FIGS. 11-12 illustrate in side and top views a practice of the invention where the flexibility is increased by other techniques such as splitting the FFC into different small chambers 14 which are formed by the selective positioning of inserts 42 below vacuum bag 10. The small individual chambers are arranged sequentially in the direction of resin flow. In this practice there could be a sequential release of the vacuum from the chambers. This embodiment also illustrates how it is possible to fill the composite parts with inserts thereby increasing the flexibility of the FFC. The goal of this chamber integrated in the large FFC is to fill at first the area under one or a few inserts 42.

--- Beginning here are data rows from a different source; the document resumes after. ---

===== ./config.mk =====
export PLATFORM = sky130hd
export DESIGN_NAME = alu
export DESIGN_NICKNAME = alu
export VERILOG_FILES = /design/flow/design.v
export SDC_FILE = /design/flow/constraint.sdc
export NUM_CORES = 4
export LEC_CHECK = 1
export CORE_AREA = 10 10 70 70
export DIE_AREA = 0 0 80 80

===== ./constraint.sdc =====
current_design alu

set clk_period 1.8
set clk_io_pct 0.2

create_clock -name clk0 -period $clk_period

set non_clock_inputs [all_inputs -no_clocks]
set_input_delay [expr $clk_period * $clk_io_pct] -clock clk0 $non_clock_inputs
set_output_delay [expr $clk_period * $clk_io_pct] -clock clk0 [all_outputs]

===== ./design.v =====
`timescale 1ns / 1ps
module alu(a,b,cin,sel,y,cout);
input  wire a,b,cin;
input  wire [2:0] sel;
output reg  y,cout;
always @(*) begin
    y    = 1'b0;
    cout = 1'b0;
    case (sel)
        3'b000: begin
            {cout, y} = a + b + cin;         
        end
        3'b001: begin
            {cout, y} = a + (~b) + cin;      
        end
        3'b010: begin
            y = a & b;                       
        end
        3'b011: begin
            y = ~a;                          
        end
        3'b100: begin
            y = a & b;                       
        end
        3'b101: begin
            y = a | b;                       
        end
        3'b110: begin
            y = a ^ b;                       
        end
        3'b111: begin
            y = ~(a ^ b);                    
        end
        default: begin
            y    = 1'b0;
            cout = 1'b0;
        end
    endcase
end
endmodule

===== ./run.sh =====
#!/bin/bash
# OpenROAD 26Q1-2900-gdf79404cd8, Yosys 0.63+post, stock flow scripts
make -C /OpenROAD-flow-scripts/flow DESIGN_CONFIG=/design/flow/config.mk WORK_HOME=/design/flow/orfs finish

==> impl_metrics.sql <==
-- metrics for the results database
INSERT INTO impl_metrics (metric_group, metric, value, unit) VALUES
('place', 'numPortBuffers', '8', ''),
('floorplanning', 'ioPinCount', '8', ''),
('sta', 'finalCriticalPeriod', '2.12', 'ns'),
('synth', 'synth_xor_xnor_area_share', '0', ''),
('floorplanning', 'floorplanUtilization', '0.0443', ''),
('synth', 'syn-instance-count', '15', ''),
('route', 'routed-via-count', '151', ''),
('outcome', 'outcome', 'finished, violations left', ''),
('outcome', 'violations', 'setup timing', ''),
('sta', 'layout_setup_ws', '-0.317', 'ns'),
('synth', 'adder_share', '0.430', ''),
('synth', 'synth.lib_cells_used.distinct', '10', ''),
('worst_hold_path', 'worst_min_path_start', 'sel[0]', ''),
('setup_path', 'critPathRequiredTime', '1.44', 'ns'),
('synth', 'postSynthSeqShare', '0', ''),
('floorplanning', 'floorplan.die_area', '6400', 'um2'),
('synth', 'ys_top_cells_by_count', 'inv_1 (3), fa_1 (2), ha_1 (2), mux2i_1 (2)', ''),
('route', 'route.detailed.drc', '0', ''),
('setup_path', 'critical_path_buf_inv_count', '2', ''),
('setup_path', 'cp_slowest_stage_delay', '0.54', 'ns'),
('worst_hold_path', 'hold-path-endpoint', 'y', ''),
('cells_and_area', 'fraction_of_final_layout_cells_with_drive_strength_greater_than_1', '0.481', ''),
('synth', 'ys_chip_area', '151', 'um2'),
('synth', 'synth.avg_cell_area', '10.1', 'um2'),
('clock_network', 'cts-hold-fix-buffers', '0', ''),
('synth', 'synth.yosys.num_cells', '15', ''),
('cells_and_area', 'register_area', '0', 'um2'),
('synth', 'yosys.area.top_type', 'fa_1', ''),
('global_route', 'largest_net_degree_at_the_start_of_global_routing', '5', ''),
('floorplanning', 'die-width', '80', 'um'),
('synth', 'synthMostInstantiatedCell', 'inv_1', ''),
('global_route', 'grt.overflow.total', '0', ''),
('floorplanning', 'die_h', '80', 'um'),
('worst_hold_path', 'worstHoldPathCells', '3', ''),
('sta', 'tightestPinTransition', '0.158', 'ns'),
('sta', 'slew_viol_final', '0', ''),
('sta', 'grt_setup_unrepaired', 'yes', ''),
('sta', 'timing.final.hold_violations', '0', ''),
('setup_path', 'setup.worst_path.class', 'input pin to output port', ''),
('clock_network', 'number_of_setup_buffers_added_after_cts', '0', ''),
('cells_and_area', 'seq_cells', '0', ''),
('power_and_ir_drop', 'powerDensity', '192', 'nW/um2'),
('sta', 'timing.final.setup_violations', '1', ''),
('power_and_ir_drop', 'finalPower', '61.2', 'uW'),
('route', 'postRouteWirelength', '494', 'um'),
('global_route', 'grt_first_pass_wirelength', '807', 'um'),
('place', 'finalWeightedCongestion', '0.658', ''),
('synth', 'synth_compound_gate_area_share', '0.0826', ''),
('setup_path', 'cp_max_fo', '3', ''),
('flow_run', 'maxCapViolations', '0', ''),
('worst_hold_path', 'worst_hold_path_type', 'input pin to output port', ''),
('sta', 'final_min_period_over_clock_period', '1.18', ''),
('setup_path', 'worstSetupStartpointType', 'input pin', ''),
('route', 'drt-wirelength-per-cell', '6.77', 'um'),
('route', 'antenna_cells_inserted', '0', ''),
('sta', 'slew-limit-headroom', '0.891', ''),
('synth', 'netlist_area', '151', 'um2'),
('setup_path', 'worst_path_max_delay_cell', 'fa_1', ''),
('flow_run', 'log.warning_count', '37', ''),
('setup_path', 'setup.worst_path.end_class', 'output port', ''),
('synth', 'ys_sh_mux', '0.355', ''),
('global_route', 'global_route.usage.total', '0.0155', ''),
('global_route', 'antenna_found_initial', '0', ''),
('route', 'final_antenna_net_count', '0', ''),
('synth', 'biggest_area_contributors_in_the_synthesized_netlist', 'fa_1 (26%), ha_1 (17%), mux4_2 (15%)', ''),
('route', 'detail_route.iter0.violations', '1', ''),
('sta', 'fin_tns_setup', '-0.317', 'ns'),
('floorplanning', 'num_rows', '21', ''),
('setup_path', 'critical_path.cell_chain', 'buf_8, fa_1, nor2_2, a21o_1, mux4_2, buf_2', ''),
('route', 'route.detailed.vias_per_inst', '2.07', ''),
('synth', 'synth-warning-count', '1', '');
==> ./design.v <==
`timescale 1ns / 1ps
module magnitude(
    input wire [3:0] a,b,
    output reg a_greater_b,
    output reg a_lesser_b,
    output reg a_equal_b
    );
    always @ (*) begin
        a_greater_b=1'b0;
        a_lesser_b=1'b0;
        a_equal_b=1'b0;
        if(a<b)
        a_lesser_b=1'b1;
        else if (a>b)
        a_greater_b=1'b1;
        else if (a==b)
        a_equal_b=1'b1;
    end
endmodule
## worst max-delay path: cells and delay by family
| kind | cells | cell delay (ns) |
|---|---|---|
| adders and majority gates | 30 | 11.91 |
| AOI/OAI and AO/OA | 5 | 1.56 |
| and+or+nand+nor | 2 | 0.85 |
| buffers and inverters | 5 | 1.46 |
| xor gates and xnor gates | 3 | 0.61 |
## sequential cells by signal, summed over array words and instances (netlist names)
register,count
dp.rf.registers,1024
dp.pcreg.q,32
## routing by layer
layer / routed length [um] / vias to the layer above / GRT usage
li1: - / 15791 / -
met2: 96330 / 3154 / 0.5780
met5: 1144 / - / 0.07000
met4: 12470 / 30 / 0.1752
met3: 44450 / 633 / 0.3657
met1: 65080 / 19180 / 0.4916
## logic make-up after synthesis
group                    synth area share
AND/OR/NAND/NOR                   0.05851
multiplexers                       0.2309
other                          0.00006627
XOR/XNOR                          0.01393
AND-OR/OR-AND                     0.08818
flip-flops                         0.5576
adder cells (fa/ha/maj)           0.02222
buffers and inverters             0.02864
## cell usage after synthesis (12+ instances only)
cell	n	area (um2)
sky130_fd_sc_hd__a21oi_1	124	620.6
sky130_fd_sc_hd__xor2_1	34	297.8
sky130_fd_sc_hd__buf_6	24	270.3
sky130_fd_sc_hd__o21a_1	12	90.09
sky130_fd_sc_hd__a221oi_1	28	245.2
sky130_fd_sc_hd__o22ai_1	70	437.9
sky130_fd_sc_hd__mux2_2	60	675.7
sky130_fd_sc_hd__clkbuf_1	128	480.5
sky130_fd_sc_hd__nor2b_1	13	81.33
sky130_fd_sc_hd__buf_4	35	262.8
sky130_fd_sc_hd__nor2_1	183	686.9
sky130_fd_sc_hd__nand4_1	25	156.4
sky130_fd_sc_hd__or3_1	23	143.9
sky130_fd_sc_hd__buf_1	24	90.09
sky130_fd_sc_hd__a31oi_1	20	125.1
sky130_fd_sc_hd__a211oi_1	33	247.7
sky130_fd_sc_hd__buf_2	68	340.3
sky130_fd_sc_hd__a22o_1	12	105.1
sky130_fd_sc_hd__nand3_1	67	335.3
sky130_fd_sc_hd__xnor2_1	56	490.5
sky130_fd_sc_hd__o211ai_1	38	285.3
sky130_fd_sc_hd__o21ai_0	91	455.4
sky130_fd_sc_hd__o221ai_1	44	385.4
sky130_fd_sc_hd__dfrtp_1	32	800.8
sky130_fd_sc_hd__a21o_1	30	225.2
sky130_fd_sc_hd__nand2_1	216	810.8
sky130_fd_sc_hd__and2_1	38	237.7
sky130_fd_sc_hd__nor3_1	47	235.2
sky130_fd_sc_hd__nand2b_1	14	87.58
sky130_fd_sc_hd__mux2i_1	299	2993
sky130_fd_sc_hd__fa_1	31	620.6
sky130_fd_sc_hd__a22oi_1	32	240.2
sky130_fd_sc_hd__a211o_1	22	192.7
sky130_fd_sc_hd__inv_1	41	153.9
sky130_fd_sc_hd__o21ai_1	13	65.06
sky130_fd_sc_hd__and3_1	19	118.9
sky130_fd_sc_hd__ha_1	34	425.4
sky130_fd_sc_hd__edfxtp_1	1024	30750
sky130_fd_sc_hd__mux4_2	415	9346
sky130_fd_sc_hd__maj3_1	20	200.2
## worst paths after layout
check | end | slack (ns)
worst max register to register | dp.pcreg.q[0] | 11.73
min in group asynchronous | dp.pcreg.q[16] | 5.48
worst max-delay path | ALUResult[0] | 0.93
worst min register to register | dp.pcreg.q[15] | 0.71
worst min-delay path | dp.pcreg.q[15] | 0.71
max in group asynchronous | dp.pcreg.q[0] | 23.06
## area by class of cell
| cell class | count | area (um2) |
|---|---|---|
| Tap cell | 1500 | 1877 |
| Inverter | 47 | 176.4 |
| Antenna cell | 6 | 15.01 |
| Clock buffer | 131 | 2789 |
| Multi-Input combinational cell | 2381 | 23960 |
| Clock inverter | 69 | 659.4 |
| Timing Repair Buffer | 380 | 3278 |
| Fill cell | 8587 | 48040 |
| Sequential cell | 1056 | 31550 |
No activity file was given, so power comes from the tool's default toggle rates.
$ cat design/flow/config.mk
export PLATFORM = sky130hd
export DESIGN_NAME = seg7_hex
export DESIGN_NICKNAME = seg7_hex
export VERILOG_FILES = /design/flow/design.v
export SDC_FILE = /design/flow/constraint.sdc
export NUM_CORES = 4
export LEC_CHECK = 1
export CORE_AREA = 10 10 70 70
export DIE_AREA = 0 0 80 80
$ cat design/flow/constraint.sdc
current_design seg7_hex

set clk_period 1.4
set clk_io_pct 0.2

create_clock -name clk0 -period $clk_period

set non_clock_inputs [all_inputs -no_clocks]
set_input_delay [expr $clk_period * $clk_io_pct] -clock clk0 $non_clock_inputs
set_output_delay [expr $clk_period * $clk_io_pct] -clock clk0 [all_outputs]
$ cat design.v
module gardner_ted
(
    input wire          clk             ,   
    input wire          rst_n           ,
    input wire          strobe_flag     ,   
    input wire [19:0]   interpolate_I   ,   
    input wire [19:0]   interpolate_Q   ,   
    output reg          sync_out_I      ,   
    output reg          sync_out_Q      ,   
    output reg          sync_flag       ,   
    output reg [15:0]   wn                  
);
    reg [21:0]  error               ;  
    reg [21:0]  error_d1            ;
    reg [7:0]   strobe_cnt          ;
    reg [19:0]  interpolate_I_d1    ;  
    reg [19:0]  interpolate_I_d2    ;   
    reg [19:0]  interpolate_Q_d1    ;
    reg [19:0]  interpolate_Q_d2    ;
    wire        samp_flag           ;
    always @ (posedge clk or negedge rst_n) begin
        if(rst_n == 1'b0) begin
            sync_flag <= 1'b0;
        end else begin
            sync_flag <= samp_flag;
        end
    end
    assign samp_flag = ((strobe_cnt == 0) && strobe_flag)?1'b1: 1'b0;
    always @ (posedge clk or negedge rst_n) begin
        if(rst_n == 1'b0) begin
            strobe_cnt <= 8'd0;
        end else if((strobe_cnt == 1) && strobe_flag) begin
            strobe_cnt <= 8'd0;
        end else if(strobe_flag) begin
            strobe_cnt <= strobe_cnt + 8'd1;
        end else begin
            strobe_cnt <= strobe_cnt;
        end
    end
    always @ (posedge clk or negedge rst_n) begin
        if(rst_n == 1'b0) begin
            interpolate_I_d1 <= 20'b0;
            interpolate_I_d2 <= 20'b0;
            interpolate_Q_d1 <= 20'b0;
            interpolate_Q_d2 <= 20'b0;
            wn <= 16'b0000_0001_0100_0111;  
            error <= 22'b0;
            error_d1 <= 22'b0;
        end else if(strobe_flag) begin
            interpolate_I_d1 <= interpolate_I;
            interpolate_I_d2 <= interpolate_I_d1;
            interpolate_Q_d1 <= interpolate_Q;
            interpolate_Q_d2 <= interpolate_Q_d1;
            if(samp_flag) begin
                case({interpolate_I[19],interpolate_I_d2[19],interpolate_Q[19],interpolate_Q_d2[19]})
                    4'b1010:begin
                        error <= ~({interpolate_I_d1[19],interpolate_I_d1[19:0],1'b0})+20'b1 + ~({interpolate_Q_d1[19],interpolate_Q_d1[19:0],1'b0})+20'b1;
                    end
                    4'b1001:begin
                        error <= ~({interpolate_I_d1[19],interpolate_I_d1[19:0],1'b0})+20'b1 + {interpolate_Q_d1[19],interpolate_Q_d1[19:0],1'b0};
                    end
                    4'b0110: begin
                        error <= {interpolate_I_d1[19],interpolate_I_d1[19:0],1'b0} + ~({interpolate_Q_d1[19],interpolate_Q_d1[19:0],1'b0})+20'b1;
                    end
                    4'b0101:begin
                        error <= {interpolate_I_d1[19],interpolate_I_d1[19:0],1'b0} + {interpolate_Q_d1[19],interpolate_Q_d1[19:0],1'b0};                   
                    end
                    4'b0100,4'b0111:begin
                        error <= {interpolate_I_d1[19],interpolate_I_d1[19:0],1'b0};
                    end
                    4'b1000,4'b1011:begin
                        error <= ~({interpolate_I_d1[19],interpolate_I_d1[19:0],1'b0})+20'b1;
                    end
                    4'b0001,4'b1101:begin
                        error <= {interpolate_Q_d1[19],interpolate_Q_d1[19:0],1'b0};                        
                    end
                    4'b0010,4'b1110:begin
                        error <= ~({interpolate_Q_d1[19],interpolate_Q_d1[19:0],1'b0})+20'b1;
                    end
                    default: begin
                        error <= 22'b0;
                    end
                endcase
                sync_out_I <= ~interpolate_I[19];
                sync_out_Q <= ~interpolate_Q[19];
                error_d1 <= error;
                wn = wn + ({{2{error[21]}},error[21:8]}-{{2{error_d1[21]}},error_d1[21:8]});
            end
        end else begin
            interpolate_I_d1 <= interpolate_I_d1;
            interpolate_I_d2 <= interpolate_I_d2;
            interpolate_Q_d1 <= interpolate_Q_d1;
            interpolate_Q_d2 <= interpolate_Q_d2;
        end
    end
endmodule
$ cat run.sh
#!/bin/bash
# OpenROAD 26Q1-2900-gdf79404cd8, Yosys 0.63+post, stock flow scripts
make -C /OpenROAD-flow-scripts/flow DESIGN_CONFIG=/design/flow/config.mk WORK_HOME=/design/flow/orfs finish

FIG. 13 shows yet another practice of the invention where one or more inserts 42 are placed on top of vacuum bag 10 before the shell 12 would be mounted on the unit. This would retard the stretching of vacuum bag 10 in the area of the inserts, but the vacuum bag 10 would otherwise freely stretch away from preform 16 when the shell is mounted and the vacuum is applied as previously described.

The present invention thus provides various techniques for improvement in VARTM such as by achieving reasonable fill times, having good surface quality with reduction of waste. In addition, the invention provides flexibility of the process.

Claims

1. A vacuum assisted resin transfer molding unit comprising a vacuum bag for being disposed over a preform, a layer of impermeable material placed over said vacuum bag in sealed relationship therewith to create a space between said layer and said vacuum bag, and at least one vacuum line communicating with said space to create a vacuum in said space for freely stretching and lifting said vacuum bag away from the preform to create a flow flooding chamber between said vacuum bag and the preform, said space comprising a flow improvement chamber forming said flow flooding chamber into an increased permeability channel whereby resin flow in said flow flooding chamber above the preform is enhanced and upon release of the vacuum in said flow improvement chamber the resulting increase in pressure may compress said bag whereby the resin is driven into the preform.

2. The unit of claim 1 wherein said layer is a shell made of a rigid material, and a resin injection line downstream from said flow flooding chamber.

3. The unit of claim 2 wherein said unit is free of a distribution media and peel ply above the preform.

4. The unit of claim 1 including a pressure regulator communicating with said vacuum line.

5. The unit of claim 1 wherein at least one insert is located in said flow flooding chamber.

6. The unit of claim 1 wherein said flow flooding chamber comprises a plurality of individual chambers.

7. The unit of claim 6 wherein said individual chambers are sequentially arranged in the direction of resin flow.

8. A method for improving vacuum assisted resin transfer molding comprising feeding a resin to a preform in a feed direction below a vacuum bag, mounting a rigid external shell on top of the vacuum bag, creating a vacuum in the space between the shell and the vacuum bag to form a flow improvement chamber in the space, and the vacuum in the flow improvement chamber freely stretching and lifting the vacuum bag to create a flow flooding chamber between the vacuum bag and the preform which comprises a flow channel of increased permeability for the resin flow during injection of the resin, and thereafter releasing the vacuum from the chamber to create a pressure which compresses the vacuum bag on the preform to drive the resin into the preform.

9. The method of claim 8 including locating at least one insert in the flow flooding chamber.

10. The method of claim 8 including forming the flow flooding chamber into a plurality of chambers located sequentially in the direction of flow of the resin.

11. The method of claim 8 wherein method is performed without the use of a distribution media and without the use of a peel ply above the preform.

12. The method of claim 8 including controlling the stretching and lifting of the vacuum bag through use of a pressure regulator.